Debatte in der Corona-Pandemie

Unser Autor fragt: Was passiert hier eigentlich gerade?

Hunderte haben in Kempten gegen die Corona-Regeln demonstriert.
Bild: Ralf Lienert
Wir befinden uns in einem „emotionalen Schnellkochtopf“, angeheizt von einem Virus. Diese Wut auf alle, die anderer Meinung sind, hat womöglich Folgen.

Was passiert hier eigentlich gerade? Diese Frage musste man sich am vergangenen Samstag in Kempten stellen, als Hunderte Polizisten versuchten, so genannte „Querdenker“ und andere Menschen daran zu hindern, eine verbotene Demonstration gegen die Corona-Maßnahmen zu veranstalten. Diese Stunden voll aufgeheizter Grundstimmung in der Stadt waren Teil einer Entwicklung, die gesellschaftliche Folgen weit über die medizinischen und wirtschaftlichen Aspekte dieser Pandemie hinaus ausbilden kann.

Die Schauspielerin Nora Tschirner hat vor einigen Tagen in einem Interview gesagt, wir befänden uns in einem „emotionalen Schnellkochtopf“. Das ist ein treffendes Bild. Es gibt eine Reihe von Menschen, die sich durch die Einschränkungen des öffentlichen und privaten Lebens in unangemessener Weise beeinträchtigt fühlen.

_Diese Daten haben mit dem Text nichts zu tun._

<file path="config.mk">
export PLATFORM = sky130hd
export DESIGN_NAME = scalar_lsu
export DESIGN_NICKNAME = d
export VERILOG_FILES = /design/src/rtl/scalar_lsu.sv
export VERILOG_INCLUDE_DIRS = /design/src /design/src/rtl
export SDC_FILE = /design/constraint.sdc
export NUM_CORES = 1
export LEC_CHECK = 0
export ABC_CLOCK_PERIOD_IN_PS = 2600
export BUFFER_PORTS_ARGS = -buffer_cell sky130_fd_sc_hd__clkbuf_2
export CORE_ASPECT_RATIO = 1.2
export CORE_MARGIN = 4
export CORE_UTILIZATION = 30
export CTS_CLUSTER_SIZE = 24
export DETAILED_ROUTE_END_ITERATION = 7
export GPL_ROUTABILITY_DRIVEN = 0
export PLACE_DENSITY_LB_ADDON = 0.12
export SYNTH_ARGS = -nofsm -noshare
export SYNTH_HDL_FRONTEND = slang
export SYNTH_SLANG_ARGS = --single-unit
</file>
<file path="constraint.sdc">
create_clock -name clk -period 2.6 [get_ports clk]
set_input_delay 0.26 -clock clk [delete_from_list [all_inputs] [get_ports clk]]
set_output_delay 0.26 -clock clk [all_outputs]
set_load 0.02 [all_outputs]
</file>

Das zu sagen und dagegen auch zu klagen, ist das gute Recht in einer Demokratie. Was wir auf der Straße und in den sogenannten sozialen Medien erleben, ist aber mehr als ein Protest gegen die aktuelle Politik und die mediale Berichterstattung darüber: Es ist die gemeinsame Wut auf jene, die anderer Meinung sind. Es ist leider auch eine fortschreitende Radikalisierung in der Gedankenwelt sowie die zunehmende Ablehnung dieses Staates und seiner Repräsentanten.

Suche nach Ursachen für die Radikalisierung der Gedankenwelt

Das hat seine Ursachen womöglich in einer Politik, die auf eine neue Bedrohung seit einem Jahr teilweise irrend und widersprüchlich reagiert. Das ist auch in einer Politik begründet, deren Worte schärfer waren als manche Maßnahmen wirksam und nachvollziehbar – Einschränkungen dieses Ausmaßes funktionieren jedoch nur dann, wenn die Menschen sie verstehen und freiwillig befolgen. Und das hat sicherlich auch damit zu tun, dass Kritiker, die begründete Sorgen geäußert haben, zum Teil ausgegrenzt wurden.

Das reicht aber nicht, um zu erklären, warum Menschen das Feld des Diskurses verlassen, sich dem Staat, den Medien und dem größeren Teil der Menschen überlegen fühlen, sich in einer „Diktatur“ wähnen und Fakten durch Meinung ersetzen.

Womöglich war der Druck von Veränderungen, beispielsweise die Digitalisierung, die zunehmende Komplexität vieler Lebensbereiche, die wirtschaftliche Unsicherheit, die Loslösung von tradierten Gewissheiten, schon vor der alles überlagernden Pandemie so groß geworden, dass Menschen ein Ventil brauchen, um wie ein Schnellkochtopf Dampf abzulassen. So gesehen ist die augenscheinliche Wut vielleicht ein Ausdruck von Angst vor einer tatsächlichen oder gefühlten Bedrohung.

Menschen brauchen ein Ventil: Trotzdem das "Ich" nicht vor das "Wir" stellen

Das entbindet aber weder Quer- noch Geradeausdenker von der Pflicht, Frust zu ertragen und Konflikte mit Argumenten auszutragen. Dazu gehört es, den anderen anzuhören. Dazu gehört es auch, das „Ich“ nicht vor das „Wir“ zu stellen. Und es gehört die Einsicht dazu, dass es nicht „untertänig“ ist, sich an geltendes Recht zu halten.